====== Excerpted data ======
From an optimization exercise on the open Yosys and OpenROAD flow, aimed at small area, a short achievable clock period and few clock cycles; shortcuts taken in it are not production practice. The RTL was checked by simulation tests, not by an equivalence proof against the original design. No activity file was given, so power comes from the tool's default toggle rates.

$ cat flow/constraint.sdc
create_clock -name core_clock -period 8.0 [get_ports {clk}]
set_input_delay 1.6000 -clock core_clock [delete_from_list [all_inputs] [get_ports {clk}]]
set_output_delay 1.6000 -clock core_clock [all_outputs]
set_load 0.01 [all_outputs]
$ cat flow/run.sh
#!/bin/bash
# synth_recipe.tcl (not shown) runs the flow's synth.tcl, then flattens the netlist and writes it again
# the make line also repeats each setting of config.mk as NAME=value (left out here)
make -C /OpenROAD-flow-scripts/flow DESIGN_CONFIG=/design/flow/config.mk WORK_HOME=/design/flow/orfs CLKGATE_MAP_FILE= SYNTH_SCRIPT=/design/flow/synth_recipe.tcl finish
$ cat flow/config.mk
export PLATFORM = sky130hd
export DESIGN_NAME = mp3
export DESIGN_NICKNAME = mp3
export VERILOG_FILES = /design/flow/design.v
export SDC_FILE = /design/flow/constraint.sdc
export NUM_CORES = 4
export LEC_CHECK = 0
export CAP_MARGIN = 20
export CORE_MARGIN = 2
export CORE_UTILIZATION = 40
export SETUP_SLACK_MARGIN = 4.0
export SLEW_MARGIN = 20
$ cat flow/design.v
module mp3
(
    input clk,
    input rst,
    output logic read_a,
    output logic write_a,
    output logic [1:0] wmask_a,
    output logic [15:0] address_a,
    output logic [15:0] wdata_a,
    input resp_a,
    input [15:0] rdata_a,
    output logic read_b,
    output logic write_b,
    output logic [1:0] wmask_b,
    output logic [15:0] address_b,
    output logic [15:0] wdata_b,
    input resp_b,
    input [15:0] rdata_b
);
assign read_a  = 1'b1;
assign write_a = 1'b0;
assign wmask_a = 2'b00;
assign wdata_a = 16'h0000;
logic [15:0] pc;           
logic [15:0] opa, opb;     
logic [15:0] sd;           
logic [5:0]  ir;           
logic [2:0]  wd;           
logic        ind;          
logic [2:0]  cc;           
logic [15:0] rf [0:7];
logic k_and, k_not, k_shf, k_ldb, k_stb, k_load, k_trap;
logic k_rd, k_wrd, k_sti, k_indir, k_req, k_wr, k_setc;
wire [15:0] sum = opa + opb;
logic [15:0] shres;
always_comb begin
    if (!ir[4])      shres = opa << ir[3:0];
    else if (!ir[5]) shres = opa >> ir[3:0];
    else             shres = $signed(opa) >>> ir[3:0];
end
logic [15:0] alures;
always_comb begin
    if (k_and)       alures = opa & opb;
    else if (k_not)  alures = ~opa;
    else if (k_shf)  alures = shres;
    else if (k_trap) alures = pc;        
    else             alures = sum;       
end
wire [15:0] ldval = k_ldb ? {8'h00, sum[0] ? rdata_b[15:8] : rdata_b[7:0]} : rdata_b;
wire [15:0] wbd   = k_load ? ldval : alures;
wire [15:0] ccsrc = k_load ? rdata_b : alures;
wire stall  = k_req & (!resp_b | (k_indir & !ind));
wire p1done = k_indir & !ind & resp_b;
wire [2:0] cc_e    = {ccsrc[15], ccsrc == 16'h0000, !ccsrc[15] && ccsrc != 16'h0000};
wire [2:0] cc_next = k_setc ? cc_e : cc;
assign read_b    = k_rd | (k_sti & !ind);
assign write_b   = k_wrd | (k_sti & ind);
assign address_b = sum;
assign wmask_b   = k_stb ? (sum[0] ? 2'b10 : 2'b01) : 2'b11;
assign wdata_b   = sd;
always_ff @(posedge clk) begin
    if (rst)
        ind <= 1'b0;
    else if (k_indir && resp_b)
        ind <= !ind;
end
always_ff @(posedge clk) begin
    if (!stall && k_wr)
        rf[wd] <= wbd;
    if (!stall && k_setc)
        cc <= cc_e;
end
wire [15:0] fi  = rdata_a;
wire [3:0]  fop = fi[15:12];
wire f_add   = fop == 4'b0001;
wire f_and   = fop == 4'b0101;
wire f_not   = fop == 4'b1001;
wire f_shf   = fop == 4'b1101;
wire f_lea   = fop == 4'b1110;
wire f_br    = fop == 4'b0000;
wire f_jmp   = fop == 4'b1100;
wire f_jsr   = fop == 4'b0100;
wire f_trap  = fop == 4'b1111;
wire f_ldr   = fop == 4'b0110;
wire f_ldb   = fop == 4'b0010;
wire f_ldi   = fop == 4'b1010;
wire f_str   = fop == 4'b0111;
wire f_stb   = fop == 4'b0011;
wire f_sti   = fop == 4'b1011;
wire f_store = f_str | f_stb | f_sti;
wire f_load  = f_ldr | f_ldb | f_ldi;
wire f_imm   = (f_add | f_and) & fi[5];
wire [2:0] ra  = fi[8:6];
wire [2:0] rb  = f_store ? fi[11:9] : fi[2:0];
wire [15:0] fa = (k_wr && wd == ra) ? wbd : rf[ra];
wire [15:0] fb = (k_wr && wd == rb) ? wbd : rf[rb];
wire [15:0] pc2  = pc + 16'd2;
wire [15:0] boff = f_jsr ? {{4{fi[10]}}, fi[10:0], 1'b0} : {{6{fi[8]}}, fi[8:0], 1'b0};
wire [15:0] tgt  = pc2 + boff;
wire taken = f_br && ((fi[11:9] & cc_next) != 3'b000);
logic [15:0] npc;
always_comb begin
    if (k_trap)                          npc = rdata_b;
    else if (taken || (f_jsr && fi[11])) npc = tgt;
    else if (f_jmp || f_jsr)             npc = fa;
    else                                 npc = pc2;
end
logic [15:0] na, nb;
always_comb begin
    if (f_lea || f_jsr)      na = pc2;
    else if (f_trap)         na = 16'h0000;
    else                     na = fa;
    if (f_lea)               nb = {{6{fi[8]}}, fi[8:0], 1'b0};
    else if (f_jsr)          nb = 16'h0000;
    else if (f_trap)         nb = {7'b0, fi[7:0], 1'b0};
    else if (f_imm)          nb = {{11{fi[4]}}, fi[4:0]};
    else if (f_ldb || f_stb) nb = {{10{fi[5]}}, fi[5:0]};
    else if (f_load || f_store) nb = {{9{fi[5]}}, fi[5:0], 1'b0};
    else                     nb = fb;
end
wire [15:0] nsd = f_stb ? {fb[7:0], fb[7:0]} : fb;
always_ff @(posedge clk) begin
    if (rst || (!stall && k_trap)) begin
        {k_and, k_not, k_shf, k_ldb, k_stb, k_load, k_trap} <= '0;
        {k_rd, k_wrd, k_sti, k_indir, k_req, k_wr, k_setc} <= '0;
    end else if (!stall) begin
        k_and   <= f_and;
        k_not   <= f_not;
        k_shf   <= f_shf;
        k_ldb   <= f_ldb;
        k_stb   <= f_stb;
        k_load  <= f_load;
        k_trap  <= f_trap;
        k_rd    <= f_load | f_trap;
        k_wrd   <= f_str | f_stb;
        k_sti   <= f_sti;
        k_indir <= f_ldi | f_sti;
        k_req   <= f_load | f_store | f_trap;
        k_wr    <= f_add | f_and | f_not | f_shf | f_lea | f_load | f_jsr | f_trap;
        k_setc  <= f_add | f_and | f_not | f_shf | f_lea | f_load;
    end
end
always_ff @(posedge clk) begin
    if (rst)
        pc <= 16'h0000;
    else if (!stall)
        pc <= npc;
end
always_ff @(posedge clk) begin
    if (!stall) begin
        opa <= na;
        opb <= nb;
        sd  <= nsd;
        ir  <= fi[5:0];
        wd  <= (f_jsr || f_trap) ? 3'd7 : fi[11:9];
    end else if (p1done) begin
        opa <= rdata_b;
        opb <= 16'h0000;
    end
end
assign address_a = pc;
endmodule
==> run_results.csv, run 1 <==
group,metric,value,unit
run_status,status,"timing/DRC/antenna clean",
sta,setup_violations,0,
die,core_region_area,37700,um^2
sta,grt_setup_unrepaired,"yes",
final_layout,final_common_cell,"edfxtp_1",
die,start_util,0.405,
place,globalplace.congestion,0.980,
setup_path,worstPathRequired,6.40,ns
min_path,worstHoldStart,"k_load",
synth,synth_top_family_by_area,"multiplexers",
clock_network,clkSlewWorstSetupHoldPaths,0.06,ns
synth,avgSynthCellArea,10.3,um^2
synth,ys_types,89,
die,row_count,71,
setup_path,cp-end-kind,"primary output",
sta,report.final.slew_viol_count,0,
sta,setup_tns,0,ns
sta,maxSlewHeadroom,0.377,
sta,hold_violations,0,
setup_path,crit_slowest_cell,"edfxtp_1",
clock_network,clkSinkCount,219,
synth,synth_seq_cells,219,
sta,period_share,0.564,
sta,hold_ws,0.459,ns
drt,wl_per_cell,27.6,um
setup_path,reg2regPathDepth,19,
synth,synth_edf_count,188,
setup_path,worstSetupPathType,"reg -> out",
global_route,gr-usage-all-layers,0.295,
power,pwr_density_cell,239,nW/um^2
setup_path,rr_startpoint,"opa[0]",
place,io_buffers,86,
setup_path,crit_arrival,2.91,ns
final_layout,final_cells,2161,
die,ioPinCount,108,
setup_path,cp_cell_sequence,"ha_4 -> inv_2 -> fa_2 -> nor2b_4 -> o31a_1 -> o2111a_2 -> o211ai_1 -> and2_4 -> xnor2_4 -> buf_6",
sta,tightest_slew,0.930,ns
place,hpwl,40.6,mm
synth,synth_compound_area_frac,0.169,
flow_run,cap_violations,0,
sta,fin_crit,4.51,ns
global_route,grtUsageMet3,0.0574,
synth,ys_seq_area_frac,0.410,
die,die-width,199,um
drt,num_vias,13700,
final_layout,layout_common_cells,"188 x edfxtp_1, 145 x nand2_1, 123 x nor2_1",
synth,async_reset_ff_frac,0,
drt,viasPerCell,6.33,
min_path,hold_depth,2,
die,die_h,199,um
die,die_area,39700,um^2
global_route,grt_pass1_wl,86.1,mm
global_route,top_usage_layer,"met2",
setup_path,rrSetupSlack,3.66,ns
synth,synth-xor-area-share,0.0252,
power,peakVddDrop,188,uV
place,place_area,16700,um^2
synth,yosys.area_share.adder,0.0280,
synth,yosys.area_share.simple,0.144,
drt,wirelength,59.6,mm
global_route,grt_max_degree,66,
setup_path,cpPeakStageDelay,0.46,ns
min_path,min_to,"k_load",
global_route,grt_antenna_before_repair,1,
setup_path,r2r-end,"pc[2]",
clock_network,cts_tree,"done",
global_route,grt_util_met1,0.372,
final_layout,final_cell_area,19200,um^2
drt,firstDrtPassIters,5,
final_layout,syn2layout_area_growth,25.9,%
clock_network,clk_latency,0.54,ns
final_layout,finalNetCount,1700,
drt,ant_nets,0,
synth,synth.area.top_cells,"edfxtp_1 37%, mux4_2 12%, mux2i_1 4.3%",
final_layout,drive_above_1_share,0.262,
synth,synthFlopType,"edfxtp_1",
global_route,gr-total-overflow,0,
power,p_leak,7.10,nW
sta,max_freq,222,MHz
global_route,met2_usage,0.476,
sta,finClkSkew,0.0295,ns
clock_network,numCtsBuffers,25,
synth,netlist.area_leader.share,0.370,
clock_network,clock-root-buffer,"clkbuf_16",
clock_network,cts_buffer_depth,3,
global_route,grt_pass1_vias,13200,
synth,synth_cells,1484,
synth,synth_largest_area_cell,"edfxtp_1",
synth,muxShareOfSynthArea,0.176,
drt,drc,0,
clock_network,htreeDepth,1,
setup_path,start_kind,"flop",
place,dpl.cell_count,2013,
setup_path,cp_max_fo,5,
synth,yosys_warnings,1,
drt,drt_iter0_drc,1418,
synth,syn-cell-area,15300,um^2
min_path,holdCritPathClass,"reg -> reg",
[state kept, by name, summed over array words and instances (netlist names), 3 cells and up]
register and flops:
rf 128, opa 16, opb 16, pc 16, sd 16, ir 6
cc 3, wd 3
[stage by stage]
stage	worst slack, ns	power, mW	util
floorplan	3.95	2.46	-
global placement	2.11	3.08	0.443
detailed placement	2.06	3.09	0.443
CTS	3.52	4.41	0.491
global route	3.42	4.76	0.510
finish	3.49	4.59	0.510
[metal layers]
layer	vias up	share of wire
met5	-	0
met4	0	0.065
met3	220	0.093
met2	787	0.46
met1	6718	0.38
li1	5946	-
[cell families after synthesis]
group | after synthesis
multiplexers | 164
AND/OR/NAND/NOR | 470
AO/OA/AOI/OAI | 392
adder cells (fa/ha/maj) | 33
flip-flops | 219
buffers and inverters | 160
other | 2
XOR/XNOR | 44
======
Goal of the exercise: Return only those lines of the records that contain the string "ldval".

Problem solution:
wire [15:0] ldval = k_ldb ? {8'h00, sum[0] ? rdata_b[15:8] : rdata_b[7:0]} : rdata_b;
wire [15:0] wbd   = k_load ? ldval : alures;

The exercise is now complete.